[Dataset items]
◇ ◇ ◇

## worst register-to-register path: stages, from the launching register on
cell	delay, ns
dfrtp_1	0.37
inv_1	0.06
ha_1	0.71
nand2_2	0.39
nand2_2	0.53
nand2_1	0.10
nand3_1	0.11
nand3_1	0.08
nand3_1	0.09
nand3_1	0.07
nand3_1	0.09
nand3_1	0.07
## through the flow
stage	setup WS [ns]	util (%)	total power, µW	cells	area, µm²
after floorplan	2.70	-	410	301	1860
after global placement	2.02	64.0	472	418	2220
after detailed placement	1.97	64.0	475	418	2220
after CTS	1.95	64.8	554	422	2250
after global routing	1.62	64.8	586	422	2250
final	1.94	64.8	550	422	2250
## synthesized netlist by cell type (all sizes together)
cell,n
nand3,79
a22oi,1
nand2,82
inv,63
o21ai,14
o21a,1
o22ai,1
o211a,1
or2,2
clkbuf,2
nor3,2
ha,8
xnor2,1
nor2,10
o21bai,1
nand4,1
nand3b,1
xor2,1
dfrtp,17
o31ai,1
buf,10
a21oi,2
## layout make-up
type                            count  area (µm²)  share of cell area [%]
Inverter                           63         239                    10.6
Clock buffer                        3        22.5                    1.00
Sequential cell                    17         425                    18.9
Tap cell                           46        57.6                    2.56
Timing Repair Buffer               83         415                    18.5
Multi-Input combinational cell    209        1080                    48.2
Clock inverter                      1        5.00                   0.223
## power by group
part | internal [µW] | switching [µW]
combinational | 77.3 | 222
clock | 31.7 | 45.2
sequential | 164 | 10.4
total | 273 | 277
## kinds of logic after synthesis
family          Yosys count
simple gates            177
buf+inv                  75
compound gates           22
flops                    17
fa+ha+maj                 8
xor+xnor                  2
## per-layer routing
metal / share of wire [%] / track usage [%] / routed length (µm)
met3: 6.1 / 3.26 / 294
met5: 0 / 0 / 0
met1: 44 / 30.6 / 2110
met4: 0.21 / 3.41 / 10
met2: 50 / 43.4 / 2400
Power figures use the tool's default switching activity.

◇ ◇ ◇

• [WORK TO BE COMPLETED]:
Starting at the line that contains "## per-layer routing", output every remaining line of the data exactly, and stop after the last one.

• [EXERCISE OUTPUT]:
## per-layer routing
metal / share of wire [%] / track usage [%] / routed length (µm)
met3: 6.1 / 3.26 / 294
met5: 0 / 0 / 0
met1: 44 / 30.6 / 2110
met4: 0.21 / 3.41 / 10
met2: 50 / 43.4 / 2400
Power figures use the tool's default switching activity.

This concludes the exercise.